He bent down as low as he could from where he was towering over everyone on his raised platform. A production assistant hurried over, knelt, grabbed my foot, and boosted me into Robbies’s grunting embrace. One hand around my upper back, and the other cradling my thighs. Princess it was. I didn’t deserve any less. “You weigh a metric ton, Bas. And my ruddy belly gets in the way of the lift. We’re both too fat to be doing this.” Robbie Coltrane casually devastated my ego - rather inaccurately, I might add. I was all muscle, thank you very much. “Can you not use a body double, even just for this?”

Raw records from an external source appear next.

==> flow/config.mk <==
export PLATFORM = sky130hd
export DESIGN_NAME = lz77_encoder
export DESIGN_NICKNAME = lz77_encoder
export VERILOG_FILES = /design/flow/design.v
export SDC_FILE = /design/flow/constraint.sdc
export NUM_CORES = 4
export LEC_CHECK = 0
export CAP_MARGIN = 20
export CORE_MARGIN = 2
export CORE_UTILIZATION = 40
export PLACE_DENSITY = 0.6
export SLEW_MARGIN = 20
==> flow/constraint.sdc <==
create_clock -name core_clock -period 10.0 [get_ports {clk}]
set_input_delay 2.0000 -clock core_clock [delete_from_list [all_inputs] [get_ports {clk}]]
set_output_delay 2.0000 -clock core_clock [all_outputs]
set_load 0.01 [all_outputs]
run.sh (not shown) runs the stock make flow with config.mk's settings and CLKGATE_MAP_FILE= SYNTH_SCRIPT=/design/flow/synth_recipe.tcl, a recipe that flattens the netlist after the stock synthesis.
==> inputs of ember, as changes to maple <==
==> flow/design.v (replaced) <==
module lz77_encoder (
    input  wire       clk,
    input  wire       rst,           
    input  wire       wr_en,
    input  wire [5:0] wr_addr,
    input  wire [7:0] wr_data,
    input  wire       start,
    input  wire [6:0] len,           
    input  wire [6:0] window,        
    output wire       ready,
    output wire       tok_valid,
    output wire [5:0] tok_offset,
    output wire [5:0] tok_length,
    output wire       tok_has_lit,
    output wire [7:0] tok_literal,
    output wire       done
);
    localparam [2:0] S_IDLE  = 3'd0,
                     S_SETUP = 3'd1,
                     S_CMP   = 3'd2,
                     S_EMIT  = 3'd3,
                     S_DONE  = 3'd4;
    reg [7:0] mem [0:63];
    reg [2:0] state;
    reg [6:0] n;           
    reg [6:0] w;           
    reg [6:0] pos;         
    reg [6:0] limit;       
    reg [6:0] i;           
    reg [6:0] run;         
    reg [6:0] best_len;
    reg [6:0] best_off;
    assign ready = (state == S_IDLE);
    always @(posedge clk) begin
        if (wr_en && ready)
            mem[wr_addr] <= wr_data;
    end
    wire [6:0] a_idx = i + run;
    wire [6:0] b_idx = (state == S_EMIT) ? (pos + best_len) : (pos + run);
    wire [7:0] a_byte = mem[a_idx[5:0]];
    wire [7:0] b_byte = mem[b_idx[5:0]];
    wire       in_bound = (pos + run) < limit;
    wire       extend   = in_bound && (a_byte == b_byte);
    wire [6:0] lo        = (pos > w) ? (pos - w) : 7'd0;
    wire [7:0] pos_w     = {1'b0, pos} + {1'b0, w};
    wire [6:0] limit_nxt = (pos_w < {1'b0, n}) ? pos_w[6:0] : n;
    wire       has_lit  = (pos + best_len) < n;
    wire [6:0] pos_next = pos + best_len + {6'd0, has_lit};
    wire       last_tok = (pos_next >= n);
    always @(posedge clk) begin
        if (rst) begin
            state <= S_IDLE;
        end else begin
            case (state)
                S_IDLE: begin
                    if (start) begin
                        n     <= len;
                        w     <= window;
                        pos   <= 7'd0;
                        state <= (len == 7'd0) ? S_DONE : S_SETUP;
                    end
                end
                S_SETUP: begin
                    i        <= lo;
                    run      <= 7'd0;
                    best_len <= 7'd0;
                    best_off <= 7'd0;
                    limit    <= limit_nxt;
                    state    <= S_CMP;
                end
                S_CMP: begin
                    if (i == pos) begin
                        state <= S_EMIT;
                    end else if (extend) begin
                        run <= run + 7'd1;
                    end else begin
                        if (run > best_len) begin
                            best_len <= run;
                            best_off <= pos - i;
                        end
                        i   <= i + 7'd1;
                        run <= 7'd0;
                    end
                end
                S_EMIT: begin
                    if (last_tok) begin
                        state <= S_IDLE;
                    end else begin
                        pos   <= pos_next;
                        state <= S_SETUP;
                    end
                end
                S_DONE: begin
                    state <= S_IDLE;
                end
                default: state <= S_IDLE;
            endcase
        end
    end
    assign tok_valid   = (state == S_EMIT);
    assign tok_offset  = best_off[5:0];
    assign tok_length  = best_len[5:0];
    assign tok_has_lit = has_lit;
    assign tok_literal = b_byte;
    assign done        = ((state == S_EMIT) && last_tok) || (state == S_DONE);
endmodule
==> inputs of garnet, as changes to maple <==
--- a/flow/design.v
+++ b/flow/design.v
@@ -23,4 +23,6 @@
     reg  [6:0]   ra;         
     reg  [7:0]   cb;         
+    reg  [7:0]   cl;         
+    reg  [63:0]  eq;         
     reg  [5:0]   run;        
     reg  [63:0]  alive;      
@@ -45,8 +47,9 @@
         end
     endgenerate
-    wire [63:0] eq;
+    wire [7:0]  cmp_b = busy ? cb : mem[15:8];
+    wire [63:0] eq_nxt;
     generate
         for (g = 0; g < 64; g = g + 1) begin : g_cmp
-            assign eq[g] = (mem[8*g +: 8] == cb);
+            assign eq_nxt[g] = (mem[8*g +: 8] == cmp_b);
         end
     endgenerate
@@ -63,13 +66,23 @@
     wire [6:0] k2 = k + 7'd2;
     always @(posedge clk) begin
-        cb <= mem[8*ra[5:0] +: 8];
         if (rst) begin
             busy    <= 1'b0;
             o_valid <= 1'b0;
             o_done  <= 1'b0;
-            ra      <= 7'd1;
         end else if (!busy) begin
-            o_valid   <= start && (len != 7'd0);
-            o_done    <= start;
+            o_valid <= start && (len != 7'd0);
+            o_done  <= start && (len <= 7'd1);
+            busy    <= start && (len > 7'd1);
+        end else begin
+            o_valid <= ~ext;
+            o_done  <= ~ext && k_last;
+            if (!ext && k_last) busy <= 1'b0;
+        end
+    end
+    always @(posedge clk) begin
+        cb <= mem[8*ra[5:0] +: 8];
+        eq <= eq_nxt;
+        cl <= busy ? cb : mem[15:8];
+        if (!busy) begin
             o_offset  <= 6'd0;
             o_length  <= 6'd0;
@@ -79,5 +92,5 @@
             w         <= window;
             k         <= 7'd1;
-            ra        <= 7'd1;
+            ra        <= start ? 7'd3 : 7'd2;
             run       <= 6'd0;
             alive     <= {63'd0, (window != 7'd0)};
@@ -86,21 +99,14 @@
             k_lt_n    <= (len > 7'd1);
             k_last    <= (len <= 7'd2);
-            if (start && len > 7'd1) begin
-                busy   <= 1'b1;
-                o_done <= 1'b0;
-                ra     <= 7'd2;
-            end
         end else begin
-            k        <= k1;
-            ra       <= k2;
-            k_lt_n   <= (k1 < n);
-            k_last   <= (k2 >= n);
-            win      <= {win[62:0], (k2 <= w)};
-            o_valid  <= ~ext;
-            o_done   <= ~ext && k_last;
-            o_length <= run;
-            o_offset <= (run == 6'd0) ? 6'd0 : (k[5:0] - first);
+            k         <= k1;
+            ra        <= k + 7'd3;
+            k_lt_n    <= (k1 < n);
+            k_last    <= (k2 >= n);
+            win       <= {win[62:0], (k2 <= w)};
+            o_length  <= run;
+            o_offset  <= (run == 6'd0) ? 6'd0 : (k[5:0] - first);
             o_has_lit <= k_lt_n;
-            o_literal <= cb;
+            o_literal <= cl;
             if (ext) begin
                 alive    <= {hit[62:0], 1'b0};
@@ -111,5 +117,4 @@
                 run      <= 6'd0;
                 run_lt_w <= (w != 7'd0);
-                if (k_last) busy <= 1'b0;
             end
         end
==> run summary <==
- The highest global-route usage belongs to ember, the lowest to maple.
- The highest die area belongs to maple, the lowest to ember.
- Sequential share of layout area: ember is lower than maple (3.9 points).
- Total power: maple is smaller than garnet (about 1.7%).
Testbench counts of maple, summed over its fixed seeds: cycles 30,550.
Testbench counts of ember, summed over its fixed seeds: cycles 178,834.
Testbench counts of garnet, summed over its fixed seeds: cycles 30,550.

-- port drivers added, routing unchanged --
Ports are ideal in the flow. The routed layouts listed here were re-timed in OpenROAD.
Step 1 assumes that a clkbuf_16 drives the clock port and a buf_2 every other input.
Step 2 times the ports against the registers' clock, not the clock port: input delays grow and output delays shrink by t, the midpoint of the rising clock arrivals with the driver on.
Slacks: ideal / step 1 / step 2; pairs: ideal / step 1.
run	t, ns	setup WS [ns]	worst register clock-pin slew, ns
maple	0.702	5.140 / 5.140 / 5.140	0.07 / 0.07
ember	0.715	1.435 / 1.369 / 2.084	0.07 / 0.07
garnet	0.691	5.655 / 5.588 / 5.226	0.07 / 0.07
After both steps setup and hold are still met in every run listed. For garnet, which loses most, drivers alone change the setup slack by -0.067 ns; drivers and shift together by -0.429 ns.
Background: an optimization exercise with open tools, aiming at small area, a short achievable clock period and few clock cycles. Do not read the settings as production practice.
Function was checked by simulation only, so behaviour that the tests miss may differ from the original.
Power and IR drop assume default switching activity.

## xenon
==> flow/design.v (excerpt) <==
module ndef_dec (
    input  wire        clk,
    input  wire        rst,           
    input  wire        req,
    input  wire [7:0]  op,
    input  wire [7:0]  arg,
    output wire        busy,
    output reg         done,
    output reg  [2:0]  res,
    output reg  [3:0]  cause,
    output reg         badtxt,
    output wire [15:0] tb_len,
    output wire [15:0] txt_off,
    output wire [15:0] txt_len,
    output wire [15:0] idx,
    input  wire [15:0] rd_addr,
    output wire [7:0]  rd_data
);
==> flow/config.mk <==
export PLATFORM = sky130hd
export DESIGN_NAME = ndef_dec
export DESIGN_NICKNAME = ndef_dec
export VERILOG_FILES = /design/flow/design.v
export SDC_FILE = /design/flow/constraint.sdc
export NUM_CORES = 4
export LEC_CHECK = 0
export CAP_MARGIN = 20
export CORE_MARGIN = 2
export CORE_UTILIZATION = 60
export CTS_CLUSTER_DIAMETER = 90
export CTS_CLUSTER_SIZE = 28
export SLEW_MARGIN = 20
==> flow/constraint.sdc <==
create_clock -name core_clock -period 10.0 [get_ports {clk}]
set_input_delay 2.0000 -clock core_clock [delete_from_list [all_inputs] [get_ports {clk}]]
set_output_delay 2.0000 -clock core_clock [all_outputs]
set_load 0.01 [all_outputs]
standard.sh (not shown) runs the stock make flow with config.mk's settings and CLKGATE_MAP_FILE= SYNTH_SCRIPT=/design/flow/synth_recipe.tcl, a recipe that flattens the netlist after the stock synthesis.
==> flow/flow/run.sh <==
#!/bin/bash
# The standard layout (standard.sh, with its unchanged synthesis), with
# more timing-repair effort: repair_timing aims for 6.0 ns of setup slack,
# ports are buffered with buf_2, and the resizer may change a cell's footprint.
bash standard.sh SETUP_SLACK_MARGIN=6.0 MATCH_CELL_FOOTPRINT=0 \
    "BUFFER_PORTS_ARGS=-buffer_cell sky130_fd_sc_hd__buf_2" finish > standard.log 2>&1
Testbench counts of xenon, summed over its fixed seeds: cycles 15,689.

As an act of revenge, I shimmied in his grip - ostensibly to get cosy for the take, but really I wanted to rub my fat arse in. The cables weren’t holding me up by themselves, after all. “Think of the children, Robbie. Think of the children. I always do. Imagine how devastated they’d be if they paused the screen and discover it’s not my corpse you’re holding.” I didn’t even bother feigning innocence.
Normally, for these sorts of scenes where Hagrid had to appear statuesque within a hurdle of other actors, we used a scale-double and stuffed them in a Hagrid suit. Given the way the shot was framed, though, Robbie had to do the literal heavy lifting for once.
“They’d rejoice - though they shouldn’t.” He grunted while grousing again. Good. “As would I - stop squirming, will you!? Want me to drop you, or what?”
“Preferably, yes. Hard.” I jabbed my thumb at the crash mat tucked next to the edge of his soapbox. “How d’you expect me to work if I’m not at the office?” Making sure that I was squarely tucked in, the PA ran off set.
Alfonso called out as soon as the assistant exited the frame. “Places, everybody, quiet on set. Action!”
[Soot stained students stood packed like sardines on the stairs of Hogwarts’ entrance. Machine-made smoke billowed in the air as the crumbling edifice of the school acted as the pin-drop to the encompassing silence.
Voldemort and his army of death eaters marched into the courtyard, announcing their victory. Craning necks suddenly locked on to my dangling one in Hagrid’s shell shocked carry.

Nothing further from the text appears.